Auf dem Weltgipfel für Umwelt und Entwicklung 1992 in Rio de Janeiro haben zunächst 154 Staaten die Klimarahmenkonvention der Vereinten Nationen (United Nations Framework Convention on Climate Change, UNFCCC) gezeichnet. Dieses multilaterale Übereinkommen trat 1994 in Kraft. Aktuell haben 194 Unterzeichnerstaaten sowie die EU als regionale Wirtschaftsorganisation die Klimarahmenkonvention ratifiziert. Mit der Klimarahmenkonvention erkennt die internationale Staatengemeinschaft weltweite Klimaänderungen als ernstes Problem an und verpflichtet sich zum Handeln. Die Industriestaaten verpflichten sich zunächst in Artikel 4.2(a) bis zum Jahr 2000 oder eher, die Treibhausgasemissionen auf den Stand des Jahres 1990 zurückzuzuführen. Entwicklungsländer haben angesichts ihrer sehr viel geringeren Pro-Kopf-Emissionen keine Minderungsverpflichtungen.
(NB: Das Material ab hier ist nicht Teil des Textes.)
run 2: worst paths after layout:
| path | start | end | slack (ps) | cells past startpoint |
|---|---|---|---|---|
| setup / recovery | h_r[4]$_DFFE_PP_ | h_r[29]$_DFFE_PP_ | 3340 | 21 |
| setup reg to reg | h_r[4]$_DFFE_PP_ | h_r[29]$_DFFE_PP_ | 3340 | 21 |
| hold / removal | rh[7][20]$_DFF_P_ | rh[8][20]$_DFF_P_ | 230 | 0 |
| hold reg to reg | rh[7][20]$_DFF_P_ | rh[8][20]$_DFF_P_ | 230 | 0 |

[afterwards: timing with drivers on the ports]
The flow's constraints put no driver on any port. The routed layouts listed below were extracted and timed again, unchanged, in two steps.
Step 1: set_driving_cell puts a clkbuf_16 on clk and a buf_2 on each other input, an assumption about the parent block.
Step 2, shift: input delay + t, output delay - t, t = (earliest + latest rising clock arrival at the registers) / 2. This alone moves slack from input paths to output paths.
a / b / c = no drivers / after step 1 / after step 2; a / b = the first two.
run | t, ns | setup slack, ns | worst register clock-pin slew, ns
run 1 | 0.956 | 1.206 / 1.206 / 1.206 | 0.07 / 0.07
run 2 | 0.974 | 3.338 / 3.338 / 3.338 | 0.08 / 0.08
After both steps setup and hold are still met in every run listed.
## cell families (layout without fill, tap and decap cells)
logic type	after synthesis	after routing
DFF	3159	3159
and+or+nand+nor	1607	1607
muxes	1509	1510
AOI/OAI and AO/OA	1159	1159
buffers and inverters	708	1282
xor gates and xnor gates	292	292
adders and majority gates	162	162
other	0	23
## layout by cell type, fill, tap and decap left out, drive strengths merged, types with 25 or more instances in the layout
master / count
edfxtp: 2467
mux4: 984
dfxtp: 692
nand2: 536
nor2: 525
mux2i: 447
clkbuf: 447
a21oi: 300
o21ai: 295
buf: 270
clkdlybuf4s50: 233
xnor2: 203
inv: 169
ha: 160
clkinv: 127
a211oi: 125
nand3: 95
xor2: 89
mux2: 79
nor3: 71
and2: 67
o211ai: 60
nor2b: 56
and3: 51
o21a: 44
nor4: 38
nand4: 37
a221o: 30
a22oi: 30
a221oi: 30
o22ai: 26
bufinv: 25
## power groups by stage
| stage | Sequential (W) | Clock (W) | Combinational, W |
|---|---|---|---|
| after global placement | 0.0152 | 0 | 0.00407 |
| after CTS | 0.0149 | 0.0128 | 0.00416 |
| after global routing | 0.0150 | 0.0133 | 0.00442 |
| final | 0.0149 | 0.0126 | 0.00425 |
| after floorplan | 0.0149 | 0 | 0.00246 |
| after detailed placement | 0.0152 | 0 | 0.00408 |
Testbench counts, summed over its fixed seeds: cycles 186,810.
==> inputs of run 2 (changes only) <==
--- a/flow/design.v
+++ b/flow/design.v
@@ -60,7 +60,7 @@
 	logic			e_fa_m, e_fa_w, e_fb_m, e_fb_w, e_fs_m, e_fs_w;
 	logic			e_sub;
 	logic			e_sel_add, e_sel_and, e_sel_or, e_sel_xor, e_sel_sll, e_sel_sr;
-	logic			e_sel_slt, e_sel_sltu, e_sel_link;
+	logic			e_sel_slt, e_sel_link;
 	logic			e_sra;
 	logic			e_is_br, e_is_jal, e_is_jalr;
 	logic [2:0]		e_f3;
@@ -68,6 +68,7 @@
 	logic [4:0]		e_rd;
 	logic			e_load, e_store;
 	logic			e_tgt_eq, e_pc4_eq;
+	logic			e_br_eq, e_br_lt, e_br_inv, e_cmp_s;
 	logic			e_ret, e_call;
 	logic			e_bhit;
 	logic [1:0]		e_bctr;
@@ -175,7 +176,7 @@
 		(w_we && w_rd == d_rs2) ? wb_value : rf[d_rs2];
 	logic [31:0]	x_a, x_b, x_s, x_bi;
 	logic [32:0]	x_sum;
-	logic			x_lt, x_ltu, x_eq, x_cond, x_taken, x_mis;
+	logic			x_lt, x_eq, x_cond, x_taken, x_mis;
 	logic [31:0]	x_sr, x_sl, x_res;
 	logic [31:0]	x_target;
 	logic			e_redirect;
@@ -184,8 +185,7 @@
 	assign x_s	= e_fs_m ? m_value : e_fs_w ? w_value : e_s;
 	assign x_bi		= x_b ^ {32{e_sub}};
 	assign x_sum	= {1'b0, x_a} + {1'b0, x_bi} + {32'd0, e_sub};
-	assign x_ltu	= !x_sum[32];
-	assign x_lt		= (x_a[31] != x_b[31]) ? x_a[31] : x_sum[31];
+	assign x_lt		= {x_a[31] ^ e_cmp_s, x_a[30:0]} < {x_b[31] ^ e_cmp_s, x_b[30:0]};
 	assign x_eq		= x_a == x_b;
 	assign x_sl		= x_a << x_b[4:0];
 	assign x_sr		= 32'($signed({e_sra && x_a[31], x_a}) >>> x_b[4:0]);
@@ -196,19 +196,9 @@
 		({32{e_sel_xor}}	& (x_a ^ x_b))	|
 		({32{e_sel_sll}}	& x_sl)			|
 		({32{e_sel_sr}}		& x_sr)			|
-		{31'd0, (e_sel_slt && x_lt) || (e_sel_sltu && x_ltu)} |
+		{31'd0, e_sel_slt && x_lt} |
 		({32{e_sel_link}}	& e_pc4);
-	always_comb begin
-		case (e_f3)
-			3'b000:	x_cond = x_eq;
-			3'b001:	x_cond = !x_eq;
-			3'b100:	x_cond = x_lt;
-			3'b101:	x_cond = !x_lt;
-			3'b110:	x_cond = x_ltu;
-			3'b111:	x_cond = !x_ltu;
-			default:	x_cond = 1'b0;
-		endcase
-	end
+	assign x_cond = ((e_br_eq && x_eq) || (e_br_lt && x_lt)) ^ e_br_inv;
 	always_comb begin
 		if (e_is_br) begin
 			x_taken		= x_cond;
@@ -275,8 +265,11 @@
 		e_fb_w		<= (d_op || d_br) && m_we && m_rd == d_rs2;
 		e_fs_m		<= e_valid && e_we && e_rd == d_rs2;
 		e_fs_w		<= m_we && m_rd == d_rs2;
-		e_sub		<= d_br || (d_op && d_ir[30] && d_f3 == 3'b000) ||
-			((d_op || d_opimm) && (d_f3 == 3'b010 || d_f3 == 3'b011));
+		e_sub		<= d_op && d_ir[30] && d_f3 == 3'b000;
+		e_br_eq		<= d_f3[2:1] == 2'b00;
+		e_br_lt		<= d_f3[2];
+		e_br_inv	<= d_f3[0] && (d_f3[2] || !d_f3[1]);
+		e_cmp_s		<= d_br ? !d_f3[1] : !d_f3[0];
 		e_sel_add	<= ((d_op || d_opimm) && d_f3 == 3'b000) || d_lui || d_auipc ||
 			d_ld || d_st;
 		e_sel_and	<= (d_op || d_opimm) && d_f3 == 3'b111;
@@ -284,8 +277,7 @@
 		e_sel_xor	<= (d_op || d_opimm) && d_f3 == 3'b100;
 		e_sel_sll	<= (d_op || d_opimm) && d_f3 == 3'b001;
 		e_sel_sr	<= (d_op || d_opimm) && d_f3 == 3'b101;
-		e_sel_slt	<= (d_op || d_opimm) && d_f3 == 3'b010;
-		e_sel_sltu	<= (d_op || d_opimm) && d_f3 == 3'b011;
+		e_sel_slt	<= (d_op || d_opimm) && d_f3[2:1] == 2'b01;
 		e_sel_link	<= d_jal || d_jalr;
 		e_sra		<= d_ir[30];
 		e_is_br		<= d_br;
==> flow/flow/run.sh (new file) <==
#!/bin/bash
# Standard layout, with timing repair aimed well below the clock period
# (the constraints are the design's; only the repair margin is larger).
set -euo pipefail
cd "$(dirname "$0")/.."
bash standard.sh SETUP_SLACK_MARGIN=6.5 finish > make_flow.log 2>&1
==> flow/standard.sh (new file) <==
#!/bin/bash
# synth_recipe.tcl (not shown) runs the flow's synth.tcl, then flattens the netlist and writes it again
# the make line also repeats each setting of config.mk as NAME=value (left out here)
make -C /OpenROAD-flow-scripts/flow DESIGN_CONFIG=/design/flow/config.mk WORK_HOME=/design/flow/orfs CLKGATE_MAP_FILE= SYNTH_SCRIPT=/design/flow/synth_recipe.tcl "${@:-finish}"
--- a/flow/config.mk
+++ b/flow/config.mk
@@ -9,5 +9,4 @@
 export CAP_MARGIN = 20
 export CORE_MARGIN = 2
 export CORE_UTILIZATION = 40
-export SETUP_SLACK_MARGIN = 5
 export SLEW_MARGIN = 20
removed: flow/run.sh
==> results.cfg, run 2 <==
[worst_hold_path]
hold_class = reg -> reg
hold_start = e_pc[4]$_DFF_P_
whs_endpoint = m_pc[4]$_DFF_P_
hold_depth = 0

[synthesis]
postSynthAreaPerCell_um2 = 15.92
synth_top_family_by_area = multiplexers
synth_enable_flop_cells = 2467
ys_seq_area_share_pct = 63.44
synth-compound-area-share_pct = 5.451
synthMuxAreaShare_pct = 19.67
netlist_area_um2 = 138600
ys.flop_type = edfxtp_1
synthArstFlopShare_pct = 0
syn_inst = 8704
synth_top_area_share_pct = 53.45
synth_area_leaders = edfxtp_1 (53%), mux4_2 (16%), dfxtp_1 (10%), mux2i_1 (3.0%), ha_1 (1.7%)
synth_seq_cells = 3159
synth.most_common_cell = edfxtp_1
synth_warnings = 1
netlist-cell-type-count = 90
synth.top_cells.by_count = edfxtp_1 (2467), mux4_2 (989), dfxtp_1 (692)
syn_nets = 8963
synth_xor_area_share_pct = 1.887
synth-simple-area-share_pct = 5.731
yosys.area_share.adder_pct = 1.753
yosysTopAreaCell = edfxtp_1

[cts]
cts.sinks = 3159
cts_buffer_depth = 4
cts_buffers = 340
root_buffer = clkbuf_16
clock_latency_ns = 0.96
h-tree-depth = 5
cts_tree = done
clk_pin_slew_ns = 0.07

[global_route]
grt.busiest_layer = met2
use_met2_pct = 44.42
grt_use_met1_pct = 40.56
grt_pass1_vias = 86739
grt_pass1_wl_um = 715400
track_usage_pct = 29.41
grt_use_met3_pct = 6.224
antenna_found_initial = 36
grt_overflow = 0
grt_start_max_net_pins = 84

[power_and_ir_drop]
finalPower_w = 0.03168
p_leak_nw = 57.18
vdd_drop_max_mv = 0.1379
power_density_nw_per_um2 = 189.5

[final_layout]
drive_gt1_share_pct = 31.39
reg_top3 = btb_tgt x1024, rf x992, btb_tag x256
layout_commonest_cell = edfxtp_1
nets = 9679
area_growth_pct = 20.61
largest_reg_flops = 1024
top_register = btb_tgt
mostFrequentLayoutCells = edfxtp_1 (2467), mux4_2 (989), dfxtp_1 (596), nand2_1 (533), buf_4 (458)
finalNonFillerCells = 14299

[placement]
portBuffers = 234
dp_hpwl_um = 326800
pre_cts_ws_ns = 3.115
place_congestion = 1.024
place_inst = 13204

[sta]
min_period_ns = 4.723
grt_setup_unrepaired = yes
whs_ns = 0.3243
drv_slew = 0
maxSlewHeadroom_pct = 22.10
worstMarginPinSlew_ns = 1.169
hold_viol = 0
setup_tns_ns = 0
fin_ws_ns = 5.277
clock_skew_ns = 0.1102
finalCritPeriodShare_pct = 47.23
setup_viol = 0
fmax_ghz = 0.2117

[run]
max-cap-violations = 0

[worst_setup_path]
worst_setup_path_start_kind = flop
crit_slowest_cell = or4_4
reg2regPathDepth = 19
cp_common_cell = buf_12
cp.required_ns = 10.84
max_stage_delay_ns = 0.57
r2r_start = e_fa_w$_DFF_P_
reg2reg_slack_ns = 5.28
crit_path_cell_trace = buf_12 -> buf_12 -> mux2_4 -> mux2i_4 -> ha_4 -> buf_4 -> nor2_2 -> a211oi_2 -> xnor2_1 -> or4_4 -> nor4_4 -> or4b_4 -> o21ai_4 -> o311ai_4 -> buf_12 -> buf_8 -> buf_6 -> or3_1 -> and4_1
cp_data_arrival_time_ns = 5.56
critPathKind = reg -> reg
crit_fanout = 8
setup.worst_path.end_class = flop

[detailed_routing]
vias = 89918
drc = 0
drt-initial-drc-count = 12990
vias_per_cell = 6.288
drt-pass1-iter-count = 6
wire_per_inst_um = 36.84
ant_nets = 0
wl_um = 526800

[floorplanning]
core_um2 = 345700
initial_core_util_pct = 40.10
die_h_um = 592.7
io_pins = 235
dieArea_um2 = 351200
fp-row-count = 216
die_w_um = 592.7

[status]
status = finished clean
Background: an optimization exercise with open tools, aiming at a short achievable clock period and few clock cycles per item. Do not read the settings as production practice.
RTL that was checked went through simulation tests only; none was proved equivalent to the original.
Power figures rest on the tool's default switching activity, not on a simulated workload.

==> run Y <==
==> flow/design.v <==
`default_nettype none
package spk_out_pkg;
    localparam int FLIT_W      = 59;
    localparam int TYPE_W      = 3;
    localparam int ROUTE_W     = 21;
    localparam int TYPE_MSB    = 58;
    localparam int ROUTE_MSB   = 55;
    localparam int ROUTE_LSB   = 35;
    localparam int NEURON_ID_W = 24;
    localparam int CONT_BIT = 0;
    localparam int DST_ADDR_W = 4;
    localparam int DST_DEPTH  = 16;
    localparam int FIFO_ADDR_W = 1;
    localparam int FIFO_DEPTH  = 2;
    localparam int CREDIT_MAX = 15;
    typedef logic [FLIT_W-1:0]      flit_t;
    typedef logic [TYPE_W-1:0]      flit_type_t;
    typedef logic [ROUTE_W-1:0]     route_t;
    typedef logic [NEURON_ID_W-1:0] neuron_id_t;
    typedef logic [DST_ADDR_W-1:0]  dst_addr_t;
    typedef logic [FIFO_ADDR_W-1:0] fifo_addr_t;
    localparam flit_type_t SPIKE    = 3'b000;
    localparam flit_type_t READ     = 3'b111;
endpackage
`default_nettype wire
`timescale 1ns/1ns
`default_nettype none
import spk_out_pkg::*;
module dst_ram (
    input  wire                    clk,
    input  wire                    rst_n,
    input  wire                    wr_en,
    input  spk_out_pkg::dst_addr_t wr_addr,
    input  spk_out_pkg::route_t    wr_data,
    input  spk_out_pkg::dst_addr_t rd_addr,
    output spk_out_pkg::route_t    rd_data,
    input  wire                    walk_step,
    input  wire                    walk_busy,
    output spk_out_pkg::route_t    route0,
    output logic                   route0_cont_nxt,    
    output spk_out_pkg::route_t    walk_route,
    output logic                   walk_cont_nxt       
);
    spk_out_pkg::route_t  mem  [0:DST_DEPTH-1];
    logic [DST_DEPTH-1:0] nx;          
    logic [DST_DEPTH-1:0] nx_nxt;
    logic [DST_DEPTH-1:0] nx_first;
    spk_out_pkg::route_t  after;
    spk_out_pkg::route_t  walk_nxt;
    logic [DST_DEPTH-1:0] last;        
    logic [DST_DEPTH-1:0] last_q;
    always_ff @(posedge clk) begin
        if (wr_en) begin
            mem[wr_addr] <= wr_data;
        end
    end
    always_ff @(posedge clk) begin
        rd_data <= mem[rd_addr];
    end
    always_comb begin
        for (int i = 0; i < DST_DEPTH; i++) begin
            last[i] = !mem[i][CONT_BIT];
            for (int j = 0; j < i; j++) begin
                if (!mem[j][CONT_BIT]) last[i] = 1'b0;
            end
        end
    end
    always_ff @(posedge clk) begin
        last_q <= last;
    end
    always_comb begin
        after = '0;
        for (int i = 0; i < DST_DEPTH; i++) begin
            after = after | (mem[i] & {ROUTE_W{nx[i]}});
        end
    end
    always_comb begin
        nx_nxt[0] = |(nx & last_q) || (nx[DST_DEPTH-1] && !last_q[DST_DEPTH-1]);
        for (int i = 1; i < DST_DEPTH; i++) begin
            nx_nxt[i] = nx[i-1] && !last_q[i-1];
        end
        nx_first    = '0;
        nx_first[0] = last_q[0] || last_q[1];
        nx_first[2] = !last_q[0] && !last_q[1];
    end
    assign walk_nxt = !walk_busy ? (last_q[0] ? mem[0] : mem[1]) :
                      walk_step  ? after : walk_route;
    always_ff @(posedge clk or negedge rst_n) begin
        if (!rst_n) begin
            nx         <= '0;
            walk_route <= '0;
        end else begin
            walk_route <= walk_nxt;
            if (!walk_busy) begin
                nx <= nx_first;
            end else if (walk_step) begin
                nx <= nx_nxt;
            end
        end
    end
    assign route0          = mem[0];
    assign route0_cont_nxt = (wr_en && wr_addr == '0) ? wr_data[CONT_BIT] : mem[0][CONT_BIT];
    assign walk_cont_nxt   = walk_nxt[CONT_BIT];
endmodule
`default_nettype wire
`timescale 1ns/1ns
`default_nettype none
import spk_out_pkg::*;
module data_fifo (
    input  wire                 clk,
    input  wire                 rst_n,
    input  wire                 wr_en,
    input  wire  [FLIT_W:0]     din,         
    input  wire                 pop_head,    
    input  wire                 pop_in,      
    output logic                head_v,
    output logic [FLIT_W:0]     head,
    output logic                full
);
    logic [FLIT_W:0]          mem [0:FIFO_DEPTH-1];
    logic [FIFO_DEPTH-1:0]    wr_sel;      
    logic [FIFO_DEPTH-1:0]    rd_sel;      
    logic [FIFO_ADDR_W:0]     count;       
    logic                     nonempty;    
    logic                     take;
    logic                     rd_adv;
    logic [FLIT_W:0]          rd_data;
    logic [FLIT_W:0]          head_nxt;
    logic                     head_v_nxt;
    logic [FIFO_ADDR_W:0]     count_nxt;
    assign take   = !head_v || pop_head;
    assign rd_adv = take && (nonempty || wr_en);
    always_comb begin
        rd_data = '0;
        for (int i = 0; i < FIFO_DEPTH; i++) begin
            rd_data = rd_data | (mem[i] & {(FLIT_W+1){rd_sel[i]}});
        end
    end
    assign head_nxt   = nonempty ? rd_data : din;
    assign head_v_nxt = head_v ? (nonempty || wr_en) : (wr_en && !pop_in);
    always_ff @(posedge clk) begin
        for (int i = 0; i < FIFO_DEPTH; i++) begin
            if (wr_en && wr_sel[i]) begin
                mem[i] <= din;
            end
        end
    end
    always_ff @(posedge clk) begin
        if (take) begin
            head <= head_nxt;
        end
    end
    always_comb begin
        count_nxt = count;
        if (wr_en && !take) begin
            count_nxt = count + 1'b1;
        end else if (!wr_en && take && nonempty) begin
            count_nxt = count - 1'b1;
        end
    end
    always_ff @(posedge clk or negedge rst_n) begin
        if (!rst_n) begin
            head_v    <= 1'b0;
            wr_sel    <= {{(FIFO_DEPTH-1){1'b0}}, 1'b1};
            rd_sel    <= {{(FIFO_DEPTH-1){1'b0}}, 1'b1};
            count     <= '0;
            nonempty  <= 1'b0;
            full      <= 1'b0;
        end else begin
            if (take) begin
                head_v    <= head_v_nxt;
            end
            if (wr_en) begin
                wr_sel <= {wr_sel[FIFO_DEPTH-2:0], wr_sel[FIFO_DEPTH-1]};
            end
            if (rd_adv) begin
                rd_sel <= {rd_sel[FIFO_DEPTH-2:0], rd_sel[FIFO_DEPTH-1]};
            end
            count    <= count_nxt;
            nonempty <= (count_nxt != '0);
            full     <= ({1'b0, count} + head_v + !full) > FIFO_DEPTH;
        end
    end
endmodule
`default_nettype wire
`timescale 1ns/1ns
`default_nettype none
import spk_out_pkg::*;
module spike_ingress (
    input  wire                     clk,
    input  wire                     rst_n,
    input  wire                     soma_fire,
    input  spk_out_pkg::neuron_id_t neuron_id,
    input  wire                     config_we,
    input  spk_out_pkg::flit_t      config_flit,
    output logic                    config_full,
    output logic                    push,
    output logic                    push_rd,
    output spk_out_pkg::flit_t      push_data,
    input  wire                     pop_head,
    input  wire                     pop_in,
    output logic                    head_v,
    output logic                    head_rd,
    output spk_out_pkg::flit_t      head
);
    assign push      = soma_fire || config_we;
    assign push_data = soma_fire ? {SPIKE, 21'b0, 11'b0, neuron_id} : config_flit;
    assign push_rd   = !soma_fire && (config_flit[TYPE_MSB:ROUTE_MSB+1] == READ);
    data_fifo i_data_fifo (
        .clk         (clk),
        .rst_n       (rst_n),
        .wr_en       (push),
        .din         ({push_rd, push_data}),
        .pop_head    (pop_head),
        .pop_in      (pop_in),
        .head_v      (head_v),
        .head        ({head_rd, head}),
        .full        (config_full)
    );
endmodule
`default_nettype wire
`timescale 1ns/1ns
`default_nettype none
import spk_out_pkg::*;
module flit_sender (
    input  wire                     clk,
    input  wire                     rst_n,
    input  wire                     push,
    input  wire                     push_rd,
    input  spk_out_pkg::flit_t      push_data,
    output logic                    pop_head,
    output logic                    pop_in,
    input  wire                     head_v,
    input  wire                     head_rd,
    input  spk_out_pkg::flit_t      head,
    input  wire                     credit_in,
    output logic                    flit_out_wr,
    output spk_out_pkg::flit_t      flit_out,
    input  wire                     dst_we,
    input  spk_out_pkg::dst_addr_t  dst_waddr,
    input  spk_out_pkg::route_t     dst_wdata,
    input  wire                     dst_re,
    input  spk_out_pkg::dst_addr_t  dst_raddr,
    output spk_out_pkg::route_t     dst_rdata
);
    logic                    credit_q;
    logic [CREDIT_MAX-1:0]   left;
    logic                    left0_nxt;
    logic                    dst_we_q;
    logic                    no_send;
    logic                    can_send;
    logic                    more;        
    logic                    out_rd;
    spk_out_pkg::flit_t      out_data;
    logic                    adv;
    logic                    last_copy;
    logic                    step;
    spk_out_pkg::route_t     walk_route;
    spk_out_pkg::route_t     route0;
    spk_out_pkg::route_t     copy_route;
    logic                    route0_cont_nxt;
    logic                    walk_cont_nxt;
    logic                    more_nxt;
    logic                    cont;        
    assign can_send  = !no_send;
    assign out_rd    = head_v ? head_rd : push_rd;
    assign out_data  = head_v ? head : push_data;
    assign copy_route = more ? walk_route : route0;
    assign adv       = can_send && (head_v || push);
    assign last_copy = out_rd || !cont;
    assign pop_head  = can_send && (head_rd || !cont);
    assign pop_in    = can_send && (push_rd || !cont);
    assign step      = can_send && more;
    assign more_nxt  = adv ? !last_copy : more;
    always_comb begin
        case ({adv, credit_q})
            2'b01:   left0_nxt = 1'b1;
            2'b10:   left0_nxt = left[1];
            default: left0_nxt = left[0];
        endcase
    end
    always_ff @(posedge clk or negedge rst_n) begin
        if (!rst_n) begin
            credit_q    <= 1'b0;
            left        <= '1;
            dst_we_q    <= 1'b0;
            no_send     <= 1'b0;
            flit_out_wr <= 1'b0;
            more        <= 1'b0;
            cont        <= 1'b0;
        end else begin
            credit_q    <= credit_in;
            dst_we_q    <= dst_we;
            no_send     <= !(left0_nxt || credit_in) || dst_we || dst_we_q;
            flit_out_wr <= adv;
            case ({adv, credit_q})
                2'b01:   left <= {left[CREDIT_MAX-2:0], 1'b1};
                2'b10:   left <= {1'b0, left[CREDIT_MAX-1:1]};
                default: left <= left;
            endcase
            more        <= more_nxt;
            cont        <= more_nxt ? walk_cont_nxt : route0_cont_nxt;
        end
    end
    always_ff @(posedge clk) begin
        flit_out[TYPE_MSB:ROUTE_MSB+1] <= out_data[TYPE_MSB:ROUTE_MSB+1];
        flit_out[ROUTE_LSB-1:0]        <= out_data[ROUTE_LSB-1:0];
        flit_out[ROUTE_MSB:ROUTE_LSB]  <= out_rd ? out_data[ROUTE_MSB:ROUTE_LSB] : copy_route;
    end
    dst_ram i_dst_ram (
        .clk        (clk),
        .rst_n      (rst_n),
        .wr_en      (dst_we),
        .wr_addr    (dst_waddr),
        .wr_data    (dst_wdata),
        .rd_addr    (dst_raddr),
        .rd_data    (dst_rdata),
        .walk_step  (step),
        .walk_busy  (more),
        .route0          (route0),
        .route0_cont_nxt (route0_cont_nxt),
        .walk_route      (walk_route),
        .walk_cont_nxt   (walk_cont_nxt)
    );
endmodule
`default_nettype wire
`timescale 1ns/1ns
`default_nettype none
import spk_out_pkg::*;
module spk_out (
    input  wire                     clk,
    input  wire                     rst_n,
    input  wire                     soma_fire,
    input  spk_out_pkg::neuron_id_t neuron_id,
    input  wire                     config_we,
    input  spk_out_pkg::flit_t      config_flit,
    output logic                    config_full,
    input  wire                     credit_in,
    output logic                    flit_out_wr,
    output spk_out_pkg::flit_t      flit_out,
    input  wire                     dst_we,
    input  spk_out_pkg::dst_addr_t  dst_waddr,
    input  spk_out_pkg::route_t     dst_wdata,
    input  wire                     dst_re,
    input  spk_out_pkg::dst_addr_t  dst_raddr,
    output spk_out_pkg::route_t     dst_rdata
);
    logic               push;
    logic               push_rd;
    spk_out_pkg::flit_t push_data;
    logic               pop_head;
    logic               pop_in;
    logic               head_v;
    logic               head_rd;
    spk_out_pkg::flit_t head;
    spike_ingress i_spike_ingress (
        .clk         (clk),
        .rst_n       (rst_n),
        .soma_fire   (soma_fire),
        .neuron_id   (neuron_id),
        .config_we   (config_we),
        .config_flit (config_flit),
        .config_full (config_full),
        .push        (push),
        .push_rd     (push_rd),
        .push_data   (push_data),
        .pop_head    (pop_head),
        .pop_in      (pop_in),
        .head_v      (head_v),
        .head_rd     (head_rd),
        .head        (head)
    );
    flit_sender i_flit_sender (
        .clk         (clk),
        .rst_n       (rst_n),
        .push        (push),
        .push_rd     (push_rd),
        .push_data   (push_data),
        .pop_head    (pop_head),
        .pop_in      (pop_in),
        .head_v      (head_v),
        .head_rd     (head_rd),
        .head        (head),
        .credit_in   (credit_in),
        .flit_out_wr (flit_out_wr),
        .flit_out    (flit_out),
        .dst_we      (dst_we),
        .dst_waddr   (dst_waddr),
        .dst_wdata   (dst_wdata),
        .dst_re      (dst_re),
        .dst_raddr   (dst_raddr),
        .dst_rdata   (dst_rdata)
    );
endmodule
`default_nettype wire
Alle Staaten werden zu regelmäßiger Berichterstattung ihrer Treibhausgasemissionen und Minderungsmaßnahmen verpflichtet, wobei die Industriestaaten jährlich berichten müssen und stringenten Regeln und Überprüfungen unterworfen sind.

Auf der Pariser Klimaschutzkonferenz (COP21) im Dezember 2015 schlossen 195 Länder das allererste allgemeine, rechtsverbindliche weltweite Klimaschutzüberkommen ab.